BEGIN Dataset excerpts
[src/rtl/port_regs.vh]
// Purpose: constants for the reset output, address/data port and general-purpose port block
// Assumes: 32-bit AXI4-Lite register bus, one aligned word per register
// Notes: definitions only
`ifndef PORT_REGS_VH
`define PORT_REGS_VH

// register byte offsets
`define REG_CTRL 5'h00
`define REG_GP_LATCH 5'h04
`define REG_GP_PIN 5'h08
`define REG_IRQ_STATUS 5'h0c
`define REG_IRQ_MASK 5'h10
`define REG_STATUS 5'h14
`define REG_BUS_RDATA 5'h18

// control register fields
`define CTRL_OSC_FAIL_EN 0
`define CTRL_TIMER_OUT_EN 1
`define CTRL_WIDTH 2
`define CTRL_RESET 2'h0

// interrupt status and mask fields
`define IRQ_TWO 0
`define IRQ_FIVE 1
`define IRQ_WIDTH 2
`define IRQ_RESET 2'h0

// status register fields
`define STAT_DEMUX 0
`define STAT_RESET_OUT 1

// general-purpose port
`define GP_LATCH_RESET 8'hff
`define GP_TIMER_BIT 0
`define GP_TRIGGER_BIT 1
`define GP_IRQ_TWO_BIT 4
`define GP_IRQ_FIVE_BIT 7

// address/data port
`define AD_RESET 8'hff

// strong high driver time after a 0 to 1 write
`define STRONG_HI_NS 20
`define CLOCK_NS 10

// bus responses
`define RESP_OKAY 2'h0
`define RESP_SLVERR 2'h2

`endif
[src/rtl/port_pin_and_bus_logic.v]
// Purpose: reset output, address/data port and quasi-bidirectional general-purpose port
// Assumes: one 100 MHz clock, synchronous active-low system reset, AXI4-Lite registers
// Notes: every output is registered, so pins follow their causes one cycle later
`timescale 1ns/100ps
`default_nettype none
`include "port_regs.vh"

module port_pin_and_bus_logic
#(
  parameter GP_WIDTH = 8, // general-purpose port width
  parameter AD_WIDTH = 8 // address/data port width
)
(
  input wire clock,
  input wire nrst,
  // reset sources
  input wire reset_pin,
  input wire power_on_reset,
  input wire osc_warmup,
  input wire watchdog_reset,
  input wire osc_fail,
  output reg reset_out_n,
  // bus mode strap
  input wire bus_demux_select,
  // internal external-bus controller side
  input wire bus_ale,
  input wire bus_cycle,
  input wire bus_write,
  input wire [AD_WIDTH-1:0] bus_addr_lsb,
  input wire [AD_WIDTH-1:0] bus_wdata,
  output reg [AD_WIDTH-1:0] bus_rdata,
  // address/data pins
  input wire [AD_WIDTH-1:0] ad_in,
  output reg [AD_WIDTH-1:0] ad_out,
  output reg [AD_WIDTH-1:0] ad_oe,
  // general-purpose pins (weak pullup lives in the pad)
  input wire [GP_WIDTH-1:0] gp_in,
  output reg [GP_WIDTH-1:0] gp_out,
  output reg [GP_WIDTH-1:0] gp_oe,
  // peripheral side of the alternate functions
  input wire timer_two_out,
  output reg timer_two_ext_pin,
  output reg timer_two_trigger_pin,
  output reg ext_irq_two,
  output reg ext_irq_five,
  output reg irq,
  // axi4-lite slave
  input wire [4:0] s_axi_awaddr,
  input wire s_axi_awvalid,
  output reg s_axi_awready,
  input wire [31:0] s_axi_wdata,
  input wire [3:0] s_axi_wstrb,
  input wire s_axi_wvalid,
  output reg s_axi_wready,
  output reg [1:0] s_axi_bresp,
  output reg s_axi_bvalid,
  input wire s_axi_bready,
  input wire [4:0] s_axi_araddr,
  input wire s_axi_arvalid,
  output reg s_axi_arready,
  output reg [31:0] s_axi_rdata,
  output reg [1:0] s_axi_rresp,
  output reg s_axi_rvalid,
  input wire s_axi_rready
);

  // strong high driver length, least time rounded up
  localparam integer STRONG_HI_FULL = (`STRONG_HI_NS + `CLOCK_NS - 1) / `CLOCK_NS;
  localparam [3:0] STRONG_HI_CYCLES = STRONG_HI_FULL[3:0]; // counter is four bits wide

  reg [`CTRL_WIDTH-1:0] ctrl; // oscillator-fail enable, timer output enable
  reg [GP_WIDTH-1:0] gp_latch; // software output latch
  reg [`IRQ_WIDTH-1:0] irq_status; // sticky edge events
  reg [`IRQ_WIDTH-1:0] irq_mask; // interrupt gate
  reg demux_mode; // bus mode caught at power-on
  reg [GP_WIDTH-1:0] gp_meta; // first synchroniser stage, read by gp_sync only
  reg [GP_WIDTH-1:0] gp_sync; // synchronized pin level
  reg [GP_WIDTH-1:0] gp_prev; // previous synchronized level, for edges
  reg [4:0] aw_addr; // held write address
  reg aw_held;
  reg [7:0] w_data; // held low byte of write data
  reg w_lane; // low byte lane was enabled
  reg w_held;
  reg [`IRQ_WIDTH-1:0] irq_event; // edges seen this cycle
  wire status_read; // a read of the interrupt status register is taken now
  wire device_reset; // any cause that resets the port logic
  wire soft_reset; // port latches and pins go to reset state
  wire do_write; // both halves of a write are held
  wire [GP_WIDTH-1:0] eff_latch; // latch after alternate function merge
  wire [GP_WIDTH-1:0] rise_to_one; // bits written from 0 to 1 now

  // external pin, warm-up and watchdog always reset; osc fail only if enabled
  assign device_reset = reset_pin | osc_warmup | watchdog_reset
    | (osc_fail & ctrl[`CTRL_OSC_FAIL_EN]);
  assign soft_reset = ~nrst | device_reset;
  assign do_write = aw_held & w_held & ~s_axi_bvalid;
  // timer two output gates bit 0 low when its alternate function is on
  assign eff_latch = {gp_latch[GP_WIDTH-1:1],
    gp_latch[`GP_TIMER_BIT] & (timer_two_out | ~ctrl[`CTRL_TIMER_OUT_EN])};

  // reset output pin, low while any enabled reset cause stands
  always @(posedge clock)
  begin
    if (!nrst)
      reset_out_n <= 1'b0;
    else
      reset_out_n <= ~device_reset;
  end

  // bus mode strap sampled only while power-on reset stands
  always @(posedge clock)
  begin
    if (!nrst)
      demux_mode <= 1'b0;
    else if (power_on_reset)
      demux_mode <= bus_demux_select;
  end

  // address/data pins; software cannot drive them and only reads bus_rdata from here
  always @(posedge clock)
  begin
    if (soft_reset)
    begin
      ad_out <= `AD_RESET;
      ad_oe <= {AD_WIDTH{1'b1}};
      bus_rdata <= {AD_WIDTH{1'b0}};
    end
    else if (bus_ale && !demux_mode)
    begin
      // address phase only in multiplexed mode
      ad_out <= bus_addr_lsb;
      ad_oe <= {AD_WIDTH{1'b1}};
    end
    else if (bus_cycle && bus_write)
    begin
      // data phase of a write, both modes
      ad_out <= bus_wdata;
      ad_oe <= {AD_WIDTH{1'b1}};
    end
    else if (bus_cycle)
    begin
      // data phase of a read: release and sample
      ad_oe <= {AD_WIDTH{1'b0}};
      bus_rdata <= ad_in;
    end
    else
    begin
      // idle bus rests high, no pullups needed
      ad_out <= `AD_RESET;
      ad_oe <= {AD_WIDTH{1'b1}};
    end
  end

  // two-stage synchroniser and edge history for the port pins
  always @(posedge clock)
  begin
    if (!nrst)
    begin
      gp_meta <= {GP_WIDTH{1'b1}};
      gp_sync <= {GP_WIDTH{1'b1}};
      gp_prev <= {GP_WIDTH{1'b1}};
    end
    else
    begin
      gp_meta <= gp_in;
      gp_sync <= gp_meta;
      gp_prev <= gp_sync;
    end
  end

  // latch bits rising from 0 to 1 on this write
  assign rise_to_one = (do_write && w_lane && aw_addr == `REG_GP_LATCH) ?
    (~gp_latch & w_data[GP_WIDTH-1:0]) : {GP_WIDTH{1'b0}};

  // per-bit pin driver: pulldown at 0, short strong high on 0 to 1, else weak
  genvar i;
  generate
    for (i = 0; i < GP_WIDTH; i = i + 1)
    begin : g_pin
      reg [3:0] strong_left; // cycles of strong high still to go
      always @(posedge clock)
      begin
        if (soft_reset)
        begin
          // latch at 1: only the weak pullup holds the pin
          strong_left <= 4'h0;
          gp_out[i] <= 1'b1;
          gp_oe[i] <= 1'b0;
        end
        else if (rise_to_one[i])
        begin
          // momentary strong driver after a 0 to 1 write
          strong_left <= STRONG_HI_CYCLES - 4'h1;
          gp_out[i] <= 1'b1;
          gp_oe[i] <= 1'b1;
        end
        else if (!eff_latch[i])
        begin
          // strong pulldown stays until a 1 or a reset
          strong_left <= 4'h0;
          gp_out[i] <= 1'b0;
          gp_oe[i] <= 1'b1;
        end
        else if (strong_left != 4'h0)
        begin
          strong_left <= strong_left - 4'h1;
          gp_out[i] <= 1'b1;
          gp_oe[i] <= 1'b1;
        end
        else
        begin
          // released: outside drivers may override, pin is an input
          gp_out[i] <= 1'b1;
          gp_oe[i] <= 1'b0;
        end
      end
    end
  endgenerate

  // alternate function inputs and edge events toward the core
  always @*
  begin
    irq_event = {`IRQ_WIDTH{1'b0}};
    irq_event[`IRQ_TWO] = gp_sync[`GP_IRQ_TWO_BIT] & ~gp_prev[`GP_IRQ_TWO_BIT];
    irq_event[`IRQ_FIVE] = ~gp_sync[`GP_IRQ_FIVE_BIT] & gp_prev[`GP_IRQ_FIVE_BIT];
  end

  always @(posedge clock)
  begin
    if (!nrst)
    begin
      timer_two_ext_pin <= 1'b1;
      timer_two_trigger_pin <= 1'b1;
      ext_irq_two <= 1'b0;
      ext_irq_five <= 1'b0;
    end
    else
    begin
      timer_two_ext_pin <= gp_sync[`GP_TIMER_BIT];
      timer_two_trigger_pin <= gp_sync[`GP_TRIGGER_BIT];
      ext_irq_two <= irq_event[`IRQ_TWO];
      ext_irq_five <= irq_event[`IRQ_FIVE];
    end
  end

  // write channels: address and data taken in either order, then one response
  always @(posedge clock)
  begin
    if (!nrst)
    begin
      aw_held <= 1'b0;
      aw_addr <= 5'h00;
      w_held <= 1'b0;
      w_data <= 8'h00;
      w_lane <= 1'b0;
      s_axi_awready <= 1'b0;
      s_axi_wready <= 1'b0;
      s_axi_bvalid <= 1'b0;
      s_axi_bresp <= `RESP_OKAY;
    end
    else
    begin
      // ready is a one-cycle offer while its own channel holds nothing and no response is pending
      s_axi_awready <= ~aw_held & ~s_axi_awready & ~s_axi_bvalid;
      s_axi_wready <= ~w_held & ~s_axi_wready & ~s_axi_bvalid;
      if (s_axi_awvalid && s_axi_awready)
      begin
        aw_held <= 1'b1;
        aw_addr <= s_axi_awaddr;
      end
      if (s_axi_wvalid && s_axi_wready)
      begin
        w_held <= 1'b1;
        w_data <= s_axi_wdata[7:0];
        w_lane <= s_axi_wstrb[0];
      end
      if (do_write)
      begin
        aw_held <= 1'b0;
        w_held <= 1'b0;
        s_axi_bvalid <= 1'b1;
        // status and pin registers are read-only, writes there are refused
        case (aw_addr)
          `REG_CTRL, `REG_GP_LATCH, `REG_IRQ_MASK: s_axi_bresp <= `RESP_OKAY;
          default: s_axi_bresp <= `RESP_SLVERR;
        endcase
      end
      else if (s_axi_bvalid && s_axi_bready)
        s_axi_bvalid <= 1'b0;
    end
  end

  // software registers; the address/data port has no write path here
  always @(posedge clock)
  begin
    if (!nrst)
    begin
      ctrl <= `CTRL_RESET;
      irq_mask <= `IRQ_RESET;
    end
    else if (do_write && w_lane)
    begin
      if (aw_addr == `REG_CTRL)
        ctrl <= w_data[`CTRL_WIDTH-1:0];
      if (aw_addr == `REG_IRQ_MASK)
        irq_mask <= w_data[`IRQ_WIDTH-1:0];
    end
  end

  // port latch: any enabled reset cause sets every bit to 1
  always @(posedge clock)
  begin
    if (soft_reset)
      gp_latch <= `GP_LATCH_RESET;
    else if (do_write && w_lane && aw_addr == `REG_GP_LATCH)
      gp_latch <= w_data[GP_WIDTH-1:0];
  end

  // read channel: one read at a time, data one cycle after the address
  assign status_read = s_axi_arvalid & s_axi_arready & (s_axi_araddr == `REG_IRQ_STATUS);

  always @(posedge clock)
  begin
    if (!nrst)
    begin
      s_axi_arready <= 1'b0;
      s_axi_rvalid <= 1'b0;
      s_axi_rdata <= 32'h00000000;
      s_axi_rresp <= `RESP_OKAY;
    end
    else
    begin
      s_axi_arready <= ~s_axi_arready & ~s_axi_rvalid;
      if (s_axi_arvalid && s_axi_arready)
      begin
        s_axi_rvalid <= 1'b1;
        s_axi_rresp <= `RESP_OKAY;
        s_axi_rdata <= 32'h00000000;
        case (s_axi_araddr)
          `REG_CTRL: s_axi_rdata[`CTRL_WIDTH-1:0] <= ctrl;
          `REG_GP_LATCH: s_axi_rdata[GP_WIDTH-1:0] <= gp_latch;
          `REG_GP_PIN: s_axi_rdata[GP_WIDTH-1:0] <= gp_sync;
          `REG_IRQ_STATUS: s_axi_rdata[`IRQ_WIDTH-1:0] <= irq_status;
          `REG_IRQ_MASK: s_axi_rdata[`IRQ_WIDTH-1:0] <= irq_mask;
          `REG_STATUS:
          begin
            s_axi_rdata[`STAT_DEMUX] <= demux_mode;
            s_axi_rdata[`STAT_RESET_OUT] <= ~reset_out_n;
          end
          `REG_BUS_RDATA: s_axi_rdata[AD_WIDTH-1:0] <= bus_rdata;
          default: s_axi_rresp <= `RESP_SLVERR;
        endcase
      end
      else if (s_axi_rvalid && s_axi_rready)
        s_axi_rvalid <= 1'b0;
    end
  end

  // sticky events: a read clears, but an edge in the same cycle survives
  always @(posedge clock)
  begin
    if (!nrst)
      irq_status <= `IRQ_RESET;
    else if (status_read)
      irq_status <= irq_event;
    else
      irq_status <= irq_status | irq_event;
  end

  // level interrupt from unmasked sticky bits, one cycle behind them
  always @(posedge clock)
  begin
    if (!nrst)
      irq <= 1'b0;
    else
      irq <= |(irq_status & irq_mask);
  end

endmodule
`default_nettype wire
END Dataset excerpts
Output the line containing "cycle behind them" together with all later lines of the entries, exactly as written, through the final line.

- _Exercise solution_
  // level interrupt from unmasked sticky bits, one cycle behind them
  always @(posedge clock)
  begin
    if (!nrst)
      irq <= 1'b0;
    else
      irq <= |(irq_status & irq_mask);
  end

endmodule
`default_nettype wire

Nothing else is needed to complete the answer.